Carpal tunnel is an entrapment of the median nerve, and can occur anywhere from the wrist to the elbow or shoulder. It can also be as a result of a disc herniation or arthritis compressing nerves as they leave the spinal cord. Compressing a very specific nerve produces symptoms in its path. The median nerve helps control sensation and strength in the thumb and index and middle fingers; this is why we see symptoms in these fingers.

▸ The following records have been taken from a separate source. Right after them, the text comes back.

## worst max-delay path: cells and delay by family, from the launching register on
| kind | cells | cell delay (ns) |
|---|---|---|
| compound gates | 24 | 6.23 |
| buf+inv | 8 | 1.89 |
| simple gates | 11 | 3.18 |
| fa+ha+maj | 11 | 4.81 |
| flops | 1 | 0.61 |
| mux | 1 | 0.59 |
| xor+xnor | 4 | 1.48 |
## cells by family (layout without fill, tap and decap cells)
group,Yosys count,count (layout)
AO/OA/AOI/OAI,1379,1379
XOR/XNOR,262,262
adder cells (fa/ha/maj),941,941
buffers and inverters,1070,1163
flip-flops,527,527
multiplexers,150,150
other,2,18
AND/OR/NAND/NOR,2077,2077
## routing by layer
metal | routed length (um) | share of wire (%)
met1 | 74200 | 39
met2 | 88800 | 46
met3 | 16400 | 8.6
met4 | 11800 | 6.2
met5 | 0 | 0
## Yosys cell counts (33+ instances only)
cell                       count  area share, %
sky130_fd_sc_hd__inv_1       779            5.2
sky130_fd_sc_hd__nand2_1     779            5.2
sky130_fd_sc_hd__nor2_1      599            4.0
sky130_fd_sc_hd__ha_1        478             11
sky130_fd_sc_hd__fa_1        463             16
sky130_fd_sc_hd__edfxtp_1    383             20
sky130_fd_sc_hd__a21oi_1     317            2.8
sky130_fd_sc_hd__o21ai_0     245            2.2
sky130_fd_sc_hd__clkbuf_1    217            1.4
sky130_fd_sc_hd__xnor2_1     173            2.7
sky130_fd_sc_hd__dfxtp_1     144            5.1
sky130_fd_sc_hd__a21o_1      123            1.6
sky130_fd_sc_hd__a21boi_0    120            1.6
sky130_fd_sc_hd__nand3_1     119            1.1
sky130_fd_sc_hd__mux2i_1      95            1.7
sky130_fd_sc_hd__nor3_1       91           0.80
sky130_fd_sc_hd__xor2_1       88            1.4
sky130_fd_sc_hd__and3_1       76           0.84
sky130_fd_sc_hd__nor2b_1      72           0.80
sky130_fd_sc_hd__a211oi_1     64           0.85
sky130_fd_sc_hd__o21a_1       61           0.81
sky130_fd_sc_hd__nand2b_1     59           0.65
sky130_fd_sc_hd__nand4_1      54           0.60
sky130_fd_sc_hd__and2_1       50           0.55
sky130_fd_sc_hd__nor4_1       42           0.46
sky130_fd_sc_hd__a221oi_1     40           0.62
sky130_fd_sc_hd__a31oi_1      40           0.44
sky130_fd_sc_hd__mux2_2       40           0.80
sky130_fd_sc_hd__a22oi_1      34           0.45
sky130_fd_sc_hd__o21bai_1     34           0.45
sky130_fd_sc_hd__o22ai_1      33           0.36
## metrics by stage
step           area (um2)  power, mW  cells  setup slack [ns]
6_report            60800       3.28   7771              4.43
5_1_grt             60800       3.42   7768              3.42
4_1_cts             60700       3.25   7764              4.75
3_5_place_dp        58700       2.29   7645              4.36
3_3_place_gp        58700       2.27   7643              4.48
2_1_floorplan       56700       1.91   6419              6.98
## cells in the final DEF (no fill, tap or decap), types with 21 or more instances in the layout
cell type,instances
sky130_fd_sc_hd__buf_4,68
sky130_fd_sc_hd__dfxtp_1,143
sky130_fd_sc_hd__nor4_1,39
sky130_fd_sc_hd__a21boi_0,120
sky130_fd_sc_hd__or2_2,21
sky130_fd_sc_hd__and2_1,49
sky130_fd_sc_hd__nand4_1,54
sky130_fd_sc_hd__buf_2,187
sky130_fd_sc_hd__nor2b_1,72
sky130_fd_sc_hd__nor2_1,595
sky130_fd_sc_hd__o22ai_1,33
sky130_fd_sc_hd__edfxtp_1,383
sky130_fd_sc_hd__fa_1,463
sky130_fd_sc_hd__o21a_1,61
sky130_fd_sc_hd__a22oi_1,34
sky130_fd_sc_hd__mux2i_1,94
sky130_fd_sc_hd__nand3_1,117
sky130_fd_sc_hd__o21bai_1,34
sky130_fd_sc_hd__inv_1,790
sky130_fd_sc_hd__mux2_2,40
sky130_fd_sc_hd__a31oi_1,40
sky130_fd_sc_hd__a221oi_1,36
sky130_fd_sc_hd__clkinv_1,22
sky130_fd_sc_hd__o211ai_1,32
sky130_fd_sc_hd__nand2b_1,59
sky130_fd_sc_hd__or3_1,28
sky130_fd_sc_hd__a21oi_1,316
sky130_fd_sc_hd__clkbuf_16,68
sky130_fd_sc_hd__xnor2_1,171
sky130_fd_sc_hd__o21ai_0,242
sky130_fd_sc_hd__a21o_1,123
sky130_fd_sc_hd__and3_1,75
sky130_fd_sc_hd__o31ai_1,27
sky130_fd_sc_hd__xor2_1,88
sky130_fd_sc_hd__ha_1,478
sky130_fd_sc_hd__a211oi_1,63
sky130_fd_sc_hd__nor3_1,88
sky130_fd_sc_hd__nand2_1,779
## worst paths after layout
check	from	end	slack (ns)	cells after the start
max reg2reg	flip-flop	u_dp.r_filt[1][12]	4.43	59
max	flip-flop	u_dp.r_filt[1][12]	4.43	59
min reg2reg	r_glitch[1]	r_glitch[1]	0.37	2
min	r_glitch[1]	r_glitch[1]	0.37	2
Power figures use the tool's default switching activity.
### src/hw/rtl/wfmc_pkg.sv
`timescale 1ns / 1ps

package wfmc_pkg;

    localparam int SENSOR_BITS_DEF = 12;
    localparam int SPEED_BITS_DEF  = 10;

    localparam int GAIN_W     = 16;
    localparam int CFG_DATA_W = 16;
    localparam int CFG_IDX_W  = 3;
    localparam int CHAR_W     = 8;
    localparam int REPLY_W    = 2;
    localparam int CORR_W     = 12;
    localparam int LIMIT_W    = 16;

    localparam logic [CFG_IDX_W-1:0] CFG_TARGET_SIDE      = 3'd0;
    localparam logic [CFG_IDX_W-1:0] CFG_P_GAIN           = 3'd1;
    localparam logic [CFG_IDX_W-1:0] CFG_I_GAIN           = 3'd2;
    localparam logic [CFG_IDX_W-1:0] CFG_D_GAIN           = 3'd3;
    localparam logic [CFG_IDX_W-1:0] CFG_BASE_SPEED       = 3'd4;
    localparam logic [CFG_IDX_W-1:0] CFG_FRONT_WALL_LEVEL = 3'd5;

    localparam int TARGET_SIDE_RST = 1500;
    localparam int P_GAIN_RST      = 16384;
    localparam int I_GAIN_RST      = 1638;
    localparam int D_GAIN_RST      = 1638;
    localparam int BASE_SPEED_RST  = 1000;
    localparam int FRONT_WALL_RST  = 2350;
    localparam int PULSE_RST       = 500;

    localparam logic [REPLY_W-1:0] REPLY_NONE  = 2'd0;
    localparam logic [REPLY_W-1:0] REPLY_START = 2'd1;
    localparam logic [REPLY_W-1:0] REPLY_STOP  = 2'd2;
    localparam logic [REPLY_W-1:0] REPLY_WRONG = 2'd3;

    localparam logic [CHAR_W-1:0] CHAR_G  = 8'h47;
    localparam logic [CHAR_W-1:0] CHAR_O  = 8'h4F;
    localparam logic [CHAR_W-1:0] CHAR_S  = 8'h53;
    localparam logic [CHAR_W-1:0] CHAR_T  = 8'h54;
    localparam logic [CHAR_W-1:0] CHAR_CR = 8'h0D;
    localparam logic [CHAR_W-1:0] CHAR_LF = 8'h0A;

    localparam logic [LIMIT_W-1:0] SIDE_WIN_LO    = 16'd1100;
    localparam logic [LIMIT_W-1:0] SIDE_WIN_HI    = 16'd2700;
    localparam logic [LIMIT_W-1:0] TURN_END_FRONT = 16'd1300;
    localparam logic [LIMIT_W-1:0] TURN_END_SIDE  = 16'd1800;

    localparam int CORR_MAX      = 2047;
    localparam int CORR_MIN      = -2048;
    localparam int BAND_LEFT_LO  = -100;
    localparam int BAND_LEFT_HI  = -15;
    localparam int BAND_SMALL_LO = 5;
    localparam int BAND_SMALL_HI = 40;

    localparam int K_RIGHT_WALL_Q8 = 1408;
    localparam int K_LEFT_WALL_Q8  = 4301;
    localparam int K_RIGHT_TURN    = 9;

    typedef enum logic [3:0] {
        OP_NONE       = 4'd0,
        OP_MUL_EP     = 4'd1,
        OP_MUL_EI     = 4'd2,
        OP_MUL_PP     = 4'd3,
        OP_MUL_II     = 4'd4,
        OP_MUL_DD     = 4'd5,
        OP_SUM        = 4'd6,
        OP_CORR       = 4'd7,
        OP_BAND       = 4'd8,
        OP_STEER      = 4'd9,
        OP_CMD        = 4'd10,
        OP_TURN_CHECK = 4'd11
    } dp_op_t;

    typedef struct packed {
        logic   load;
        dp_op_t op;
        logic   publish;
    } dp_cmd_t;

    typedef struct packed {
        logic func;
        logic active;
        logic turning;
        logic out_busy;
    } dp_sts_t;

endpackage

### src/hw/rtl/wall_follow_motor_controller_unit.sv
// A command word, an idle tick and a turning tick pass from dispatch straight to
// the finish state, which waits while the output word is untaken; a steering tick
// first runs the multiply, sum, correction, band and steer states. A new word is taken
// only once the last result is published; the steering path runs six products through one multiplier.
// Reset (aresetn low, synchronous): registers to defaults, block stopped,
// wheels off, pulse widths 500, no word pending.
`timescale 1ns / 1ps

module wall_follow_motor_controller_unit #(
    parameter int SENSOR_BITS = wfmc_pkg::SENSOR_BITS_DEF,
    parameter int SPEED_BITS  = wfmc_pkg::SPEED_BITS_DEF
) (
    input  logic                                              aclk,
    input  logic                                              aresetn,
    input  logic                                              s_tvalid,
    output logic                                              s_tready,
    // side_reading, front_reading, first_char, second_char
    input  logic [((2*SENSOR_BITS+16+7)/8)*8-1:0]             s_tdata,
    // func
    input  logic                                              s_tuser,
    output logic                                              m_tvalid,
    input  logic                                              m_tready,
    // left_speed, right_speed, left_on, right_on, left_reverse, reply,
    // correction, side_error
    output logic [((2*SPEED_BITS+SENSOR_BITS+18+7)/8)*8-1:0]  m_tdata,
    input  logic                                              cfg_wr_en,
    input  logic [wfmc_pkg::CFG_IDX_W-1:0]                    cfg_index,
    input  logic [wfmc_pkg::CFG_DATA_W-1:0]                   cfg_data
);
    import wfmc_pkg::*;

    localparam int IN_W  = ((2 * SENSOR_BITS + 16 + 7) / 8) * 8;
    localparam int OUT_W = ((2 * SPEED_BITS + SENSOR_BITS + 18 + 7) / 8) * 8;

    dp_cmd_t cmd;
    dp_sts_t sts;

    wfmc_ctrl u_ctrl (
        .aclk     (aclk),
        .aresetn  (aresetn),
        .s_tvalid (s_tvalid),
        .s_tready (s_tready),
        .sts      (sts),
        .cmd      (cmd)
    );

    wfmc_dp #(
        .SENSOR_BITS (SENSOR_BITS),
        .SPEED_BITS  (SPEED_BITS),
        .IN_W        (IN_W),
        .OUT_W       (OUT_W)
    ) u_dp (
        .aclk      (aclk),
        .aresetn   (aresetn),
        .s_tdata   (s_tdata),
        .s_tuser   (s_tuser),
        .cfg_wr_en (cfg_wr_en),
        .cfg_index (cfg_index),
        .cfg_data  (cfg_data),
        .m_tvalid  (m_tvalid),
        .m_tready  (m_tready),
        .m_tdata   (m_tdata),
        .cmd       (cmd),
        .sts       (sts)
    );

endmodule

### src/hw/rtl/wfmc_ctrl.sv
`timescale 1ns / 1ps

module wfmc_ctrl (
    input  logic              aclk,
    input  logic              aresetn,
    input  logic              s_tvalid,
    output logic              s_tready,
    input  wfmc_pkg::dp_sts_t sts,
    output wfmc_pkg::dp_cmd_t cmd
);
    import wfmc_pkg::*;

    typedef enum logic [11:0] {
        S_IDLE     = 12'b0000_0000_0001,
        S_DISPATCH = 12'b0000_0000_0010,
        S_MUL_EP   = 12'b0000_0000_0100,
        S_MUL_EI   = 12'b0000_0000_1000,
        S_MUL_PP   = 12'b0000_0001_0000,
        S_MUL_II   = 12'b0000_0010_0000,
        S_MUL_DD   = 12'b0000_0100_0000,
        S_SUM      = 12'b0000_1000_0000,
        S_CORR     = 12'b0001_0000_0000,
        S_BAND     = 12'b0010_0000_0000,
        S_STEER    = 12'b0100_0000_0000,
        S_FINISH   = 12'b1000_0000_0000
    } state_t;

    state_t state_reg, state_next;

    assign s_tready = (state_reg == S_IDLE);

    always_comb begin
        state_next  = state_reg;
        cmd.load    = 1'b0;
        cmd.op      = OP_NONE;
        cmd.publish = 1'b0;
        case (state_reg)
            S_IDLE: begin
                if (s_tvalid) begin
                    cmd.load   = 1'b1;
                    state_next = S_DISPATCH;
                end
            end
            S_DISPATCH: begin
                if (sts.func) begin
                    cmd.op     = OP_CMD;
                    state_next = S_FINISH;
                end else if (!sts.active) begin
                    state_next = S_FINISH;
                end else if (sts.turning) begin
                    cmd.op     = OP_TURN_CHECK;
                    state_next = S_FINISH;
                end else begin
                    state_next = S_MUL_EP;
                end
            end
            S_MUL_EP: begin
                cmd.op     = OP_MUL_EP;
                state_next = S_MUL_EI;
            end
            S_MUL_EI: begin
                cmd.op     = OP_MUL_EI;
                state_next = S_MUL_PP;
            end
            S_MUL_PP: begin
                cmd.op     = OP_MUL_PP;
                state_next = S_MUL_II;
            end
            S_MUL_II: begin
                cmd.op     = OP_MUL_II;
                state_next = S_MUL_DD;
            end
            S_MUL_DD: begin
                cmd.op     = OP_MUL_DD;
                state_next = S_SUM;
            end
            S_SUM: begin
                cmd.op     = OP_SUM;
                state_next = S_CORR;
            end
            S_CORR: begin
                cmd.op     = OP_CORR;
                state_next = S_BAND;
            end
            S_BAND: begin
                cmd.op     = OP_BAND;
                state_next = S_STEER;
            end
            S_STEER: begin
                cmd.op     = OP_STEER;
                state_next = S_FINISH;
            end
            S_FINISH: begin
                if (!sts.out_busy) begin
                    cmd.publish = 1'b1;
                    state_next  = S_IDLE;
                end
            end
            default: begin
                state_next = S_IDLE;
            end
        endcase
    end

    always_ff @(posedge aclk) begin
        if (!aresetn) begin
            state_reg <= S_IDLE;
        end else begin
            state_reg <= state_next;
        end
    end

`ifndef NO_ASSERTIONS
    a_publish_free: assert property (@(posedge aclk) disable iff (!aresetn)
        cmd.publish |-> !sts.out_busy)
        else $error("result word published over an untaken one");

    a_load_dispatch: assert property (@(posedge aclk) disable iff (!aresetn)
        cmd.load |=> (state_reg == S_DISPATCH))
        else $error("accepted word not dispatched");
`endif

endmodule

Thoracic outlet syndrome is a compression of the artery or nerve bundle as it cuts under the pectoralis minor muscle near the shoulder. Compressing the artery or nerve bundle at this location causes symptoms in the thumb and all the fingers. It does feel similar to carpal tunnel in the sense that sufferers can experience pain, numbness, tingling, or weakness in their hands with activity, especially during repetitive or fine intricate movements. It tends to get worse when the hands are utilized above the head for prolonged periods of time. Thoracic outlet syndrome is often improved with rest and by avoiding activities which aggravate the condition.
The major difference that people should notice is that thoracic outlet syndrome will affect all the fingers and thumb; whereas carpal tunnel will only affect the thumb, index, and middle finger. During an examination we will go through a series of tests differentiate between carpal tunnel and thoracic outlet syndrome. These tests will help us identify a carpal tunnel compression at the wrist, elbow, shoulder, or neck. The tests identify a cubital tunnel or ulnar nerve entrapment which produces numbness and tingling in the little and ring finger. Alternately, by reproducing symptoms in the entire hand with specific tests, we may identify a thoracic outlet syndrome entrapment at the pectoralis minor muscles,
Once a correct diagnosis is obtained, specific treatment plans can be given for carpal tunnel syndrome from the wrist, carpal tunnel from the elbow, carpal tunnel from the shoulder, cubital tunnel syndrome, thoracic outlet syndrome from pectoralis minor compression, scalene syndrome, or cervical disc herniations. Each of these types of injury has a distinct cause, and specific treatments to which it best responds.
It is not uncommon for a person to initially believe they have carpal tunnel syndrome because of the information provided to the public through news reports and other media. However, the location of symptoms in the little and ring fingers should help a patient realize that they are experiencing a different injury and need a different type of treatment.